The data:
***

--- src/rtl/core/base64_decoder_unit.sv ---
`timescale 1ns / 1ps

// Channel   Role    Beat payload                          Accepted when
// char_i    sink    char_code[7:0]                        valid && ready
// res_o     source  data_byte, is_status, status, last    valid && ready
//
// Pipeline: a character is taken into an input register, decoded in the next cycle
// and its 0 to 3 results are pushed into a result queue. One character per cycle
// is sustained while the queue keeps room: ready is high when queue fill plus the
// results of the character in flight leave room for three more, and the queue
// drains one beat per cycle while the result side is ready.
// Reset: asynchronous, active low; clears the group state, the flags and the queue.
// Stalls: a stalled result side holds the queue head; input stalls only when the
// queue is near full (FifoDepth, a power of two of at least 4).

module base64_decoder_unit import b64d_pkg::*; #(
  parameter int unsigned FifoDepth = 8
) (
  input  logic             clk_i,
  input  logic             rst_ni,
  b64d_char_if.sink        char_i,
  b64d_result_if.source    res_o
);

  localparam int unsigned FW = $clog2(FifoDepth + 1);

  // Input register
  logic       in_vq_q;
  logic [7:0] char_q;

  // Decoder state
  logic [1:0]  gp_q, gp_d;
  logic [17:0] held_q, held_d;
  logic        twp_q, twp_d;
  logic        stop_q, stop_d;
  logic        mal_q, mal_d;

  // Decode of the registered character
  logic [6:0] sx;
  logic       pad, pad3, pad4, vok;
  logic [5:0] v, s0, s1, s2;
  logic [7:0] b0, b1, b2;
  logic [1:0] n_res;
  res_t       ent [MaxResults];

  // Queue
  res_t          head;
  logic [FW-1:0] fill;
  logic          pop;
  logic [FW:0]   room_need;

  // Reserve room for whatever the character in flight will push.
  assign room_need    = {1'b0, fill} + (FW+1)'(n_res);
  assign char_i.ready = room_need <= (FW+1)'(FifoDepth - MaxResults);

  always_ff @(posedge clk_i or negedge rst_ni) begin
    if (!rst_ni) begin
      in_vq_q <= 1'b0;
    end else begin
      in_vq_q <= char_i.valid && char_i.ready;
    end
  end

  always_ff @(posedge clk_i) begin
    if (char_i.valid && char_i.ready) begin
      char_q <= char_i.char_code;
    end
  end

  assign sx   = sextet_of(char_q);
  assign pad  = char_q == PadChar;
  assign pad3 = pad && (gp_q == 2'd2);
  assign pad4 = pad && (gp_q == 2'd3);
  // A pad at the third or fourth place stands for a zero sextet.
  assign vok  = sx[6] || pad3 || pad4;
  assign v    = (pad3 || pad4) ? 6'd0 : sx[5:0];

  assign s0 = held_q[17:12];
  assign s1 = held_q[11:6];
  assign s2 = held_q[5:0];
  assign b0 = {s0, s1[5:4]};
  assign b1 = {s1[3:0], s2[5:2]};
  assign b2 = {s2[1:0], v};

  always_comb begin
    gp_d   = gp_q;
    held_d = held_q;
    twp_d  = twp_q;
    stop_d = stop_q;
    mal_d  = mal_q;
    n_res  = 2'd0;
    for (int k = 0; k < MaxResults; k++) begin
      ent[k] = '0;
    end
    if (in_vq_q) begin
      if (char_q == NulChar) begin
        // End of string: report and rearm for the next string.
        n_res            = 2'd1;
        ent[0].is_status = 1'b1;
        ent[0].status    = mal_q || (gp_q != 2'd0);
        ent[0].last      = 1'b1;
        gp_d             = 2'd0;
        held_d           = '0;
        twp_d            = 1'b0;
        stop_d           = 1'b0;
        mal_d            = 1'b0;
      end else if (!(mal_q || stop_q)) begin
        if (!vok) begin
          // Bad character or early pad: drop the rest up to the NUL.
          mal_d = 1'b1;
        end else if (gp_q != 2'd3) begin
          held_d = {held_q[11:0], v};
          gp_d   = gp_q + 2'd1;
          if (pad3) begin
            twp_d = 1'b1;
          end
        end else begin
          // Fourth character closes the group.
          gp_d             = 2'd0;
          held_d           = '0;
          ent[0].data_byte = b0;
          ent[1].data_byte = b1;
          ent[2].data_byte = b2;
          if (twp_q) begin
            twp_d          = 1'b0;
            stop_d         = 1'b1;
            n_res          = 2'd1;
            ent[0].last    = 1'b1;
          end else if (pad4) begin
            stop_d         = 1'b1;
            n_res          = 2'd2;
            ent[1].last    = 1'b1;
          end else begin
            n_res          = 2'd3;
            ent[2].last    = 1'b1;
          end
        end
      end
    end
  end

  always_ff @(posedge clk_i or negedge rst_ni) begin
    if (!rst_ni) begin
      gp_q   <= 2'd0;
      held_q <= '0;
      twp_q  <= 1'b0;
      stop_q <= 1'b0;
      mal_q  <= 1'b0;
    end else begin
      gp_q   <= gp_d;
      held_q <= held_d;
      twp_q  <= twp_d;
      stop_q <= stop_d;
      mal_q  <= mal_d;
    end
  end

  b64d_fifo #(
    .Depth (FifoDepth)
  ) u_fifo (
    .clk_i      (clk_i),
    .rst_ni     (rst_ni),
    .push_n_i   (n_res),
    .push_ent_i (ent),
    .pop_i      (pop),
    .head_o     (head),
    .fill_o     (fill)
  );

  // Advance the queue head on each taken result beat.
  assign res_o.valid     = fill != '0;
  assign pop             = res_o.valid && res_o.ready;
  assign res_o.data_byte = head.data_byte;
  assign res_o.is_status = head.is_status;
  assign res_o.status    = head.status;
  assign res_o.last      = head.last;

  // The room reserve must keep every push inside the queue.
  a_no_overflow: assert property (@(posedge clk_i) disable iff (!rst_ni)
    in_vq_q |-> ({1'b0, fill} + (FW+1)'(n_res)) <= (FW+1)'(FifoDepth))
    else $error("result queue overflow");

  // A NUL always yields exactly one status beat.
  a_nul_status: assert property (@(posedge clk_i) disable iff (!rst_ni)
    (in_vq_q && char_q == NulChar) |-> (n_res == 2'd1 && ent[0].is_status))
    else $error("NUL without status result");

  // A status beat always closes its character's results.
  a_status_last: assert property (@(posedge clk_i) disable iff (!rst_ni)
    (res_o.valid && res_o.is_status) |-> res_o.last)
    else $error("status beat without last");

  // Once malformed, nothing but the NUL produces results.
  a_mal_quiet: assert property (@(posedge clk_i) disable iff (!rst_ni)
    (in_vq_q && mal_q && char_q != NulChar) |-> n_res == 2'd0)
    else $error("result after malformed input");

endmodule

***

What the task requires:
Write out the records again so that each line matches the original exactly.

Task answer:
--- src/rtl/core/base64_decoder_unit.sv ---
`timescale 1ns / 1ps

// Channel   Role    Beat payload                          Accepted when
// char_i    sink    char_code[7:0]                        valid && ready
// res_o     source  data_byte, is_status, status, last    valid && ready
//
// Pipeline: a character is taken into an input register, decoded in the next cycle
// and its 0 to 3 results are pushed into a result queue. One character per cycle
// is sustained while the queue keeps room: ready is high when queue fill plus the
// results of the character in flight leave room for three more, and the queue
// drains one beat per cycle while the result side is ready.
// Reset: asynchronous, active low; clears the group state, the flags and the queue.
// Stalls: a stalled result side holds the queue head; input stalls only when the
// queue is near full (FifoDepth, a power of two of at least 4).

module base64_decoder_unit import b64d_pkg::*; #(
  parameter int unsigned FifoDepth = 8
) (
  input  logic             clk_i,
  input  logic             rst_ni,
  b64d_char_if.sink        char_i,
  b64d_result_if.source    res_o
);

  localparam int unsigned FW = $clog2(FifoDepth + 1);

  // Input register
  logic       in_vq_q;
  logic [7:0] char_q;

  // Decoder state
  logic [1:0]  gp_q, gp_d;
  logic [17:0] held_q, held_d;
  logic        twp_q, twp_d;
  logic        stop_q, stop_d;
  logic        mal_q, mal_d;

  // Decode of the registered character
  logic [6:0] sx;
  logic       pad, pad3, pad4, vok;
  logic [5:0] v, s0, s1, s2;
  logic [7:0] b0, b1, b2;
  logic [1:0] n_res;
  res_t       ent [MaxResults];

  // Queue
  res_t          head;
  logic [FW-1:0] fill;
  logic          pop;
  logic [FW:0]   room_need;

  // Reserve room for whatever the character in flight will push.
  assign room_need    = {1'b0, fill} + (FW+1)'(n_res);
  assign char_i.ready = room_need <= (FW+1)'(FifoDepth - MaxResults);

  always_ff @(posedge clk_i or negedge rst_ni) begin
    if (!rst_ni) begin
      in_vq_q <= 1'b0;
    end else begin
      in_vq_q <= char_i.valid && char_i.ready;
    end
  end

  always_ff @(posedge clk_i) begin
    if (char_i.valid && char_i.ready) begin
      char_q <= char_i.char_code;
    end
  end

  assign sx   = sextet_of(char_q);
  assign pad  = char_q == PadChar;
  assign pad3 = pad && (gp_q == 2'd2);
  assign pad4 = pad && (gp_q == 2'd3);
  // A pad at the third or fourth place stands for a zero sextet.
  assign vok  = sx[6] || pad3 || pad4;
  assign v    = (pad3 || pad4) ? 6'd0 : sx[5:0];

  assign s0 = held_q[17:12];
  assign s1 = held_q[11:6];
  assign s2 = held_q[5:0];
  assign b0 = {s0, s1[5:4]};
  assign b1 = {s1[3:0], s2[5:2]};
  assign b2 = {s2[1:0], v};

  always_comb begin
    gp_d   = gp_q;
    held_d = held_q;
    twp_d  = twp_q;
    stop_d = stop_q;
    mal_d  = mal_q;
    n_res  = 2'd0;
    for (int k = 0; k < MaxResults; k++) begin
      ent[k] = '0;
    end
    if (in_vq_q) begin
      if (char_q == NulChar) begin
        // End of string: report and rearm for the next string.
        n_res            = 2'd1;
        ent[0].is_status = 1'b1;
        ent[0].status    = mal_q || (gp_q != 2'd0);
        ent[0].last      = 1'b1;
        gp_d             = 2'd0;
        held_d           = '0;
        twp_d            = 1'b0;
        stop_d           = 1'b0;
        mal_d            = 1'b0;
      end else if (!(mal_q || stop_q)) begin
        if (!vok) begin
          // Bad character or early pad: drop the rest up to the NUL.
          mal_d = 1'b1;
        end else if (gp_q != 2'd3) begin
          held_d = {held_q[11:0], v};
          gp_d   = gp_q + 2'd1;
          if (pad3) begin
            twp_d = 1'b1;
          end
        end else begin
          // Fourth character closes the group.
          gp_d             = 2'd0;
          held_d           = '0;
          ent[0].data_byte = b0;
          ent[1].data_byte = b1;
          ent[2].data_byte = b2;
          if (twp_q) begin
            twp_d          = 1'b0;
            stop_d         = 1'b1;
            n_res          = 2'd1;
            ent[0].last    = 1'b1;
          end else if (pad4) begin
            stop_d         = 1'b1;
            n_res          = 2'd2;
            ent[1].last    = 1'b1;
          end else begin
            n_res          = 2'd3;
            ent[2].last    = 1'b1;
          end
        end
      end
    end
  end

  always_ff @(posedge clk_i or negedge rst_ni) begin
    if (!rst_ni) begin
      gp_q   <= 2'd0;
      held_q <= '0;
      twp_q  <= 1'b0;
      stop_q <= 1'b0;
      mal_q  <= 1'b0;
    end else begin
      gp_q   <= gp_d;
      held_q <= held_d;
      twp_q  <= twp_d;
      stop_q <= stop_d;
      mal_q  <= mal_d;
    end
  end

  b64d_fifo #(
    .Depth (FifoDepth)
  ) u_fifo (
    .clk_i      (clk_i),
    .rst_ni     (rst_ni),
    .push_n_i   (n_res),
    .push_ent_i (ent),
    .pop_i      (pop),
    .head_o     (head),
    .fill_o     (fill)
  );

  // Advance the queue head on each taken result beat.
  assign res_o.valid     = fill != '0;
  assign pop             = res_o.valid && res_o.ready;
  assign res_o.data_byte = head.data_byte;
  assign res_o.is_status = head.is_status;
  assign res_o.status    = head.status;
  assign res_o.last      = head.last;

  // The room reserve must keep every push inside the queue.
  a_no_overflow: assert property (@(posedge clk_i) disable iff (!rst_ni)
    in_vq_q |-> ({1'b0, fill} + (FW+1)'(n_res)) <= (FW+1)'(FifoDepth))
    else $error("result queue overflow");

  // A NUL always yields exactly one status beat.
  a_nul_status: assert property (@(posedge clk_i) disable iff (!rst_ni)
    (in_vq_q && char_q == NulChar) |-> (n_res == 2'd1 && ent[0].is_status))
    else $error("NUL without status result");

  // A status beat always closes its character's results.
  a_status_last: assert property (@(posedge clk_i) disable iff (!rst_ni)
    (res_o.valid && res_o.is_status) |-> res_o.last)
    else $error("status beat without last");

  // Once malformed, nothing but the NUL produces results.
  a_mal_quiet: assert property (@(posedge clk_i) disable iff (!rst_ni)
    (in_vq_q && mal_q && char_q != NulChar) |-> n_res == 2'd0)
    else $error("result after malformed input");

endmodule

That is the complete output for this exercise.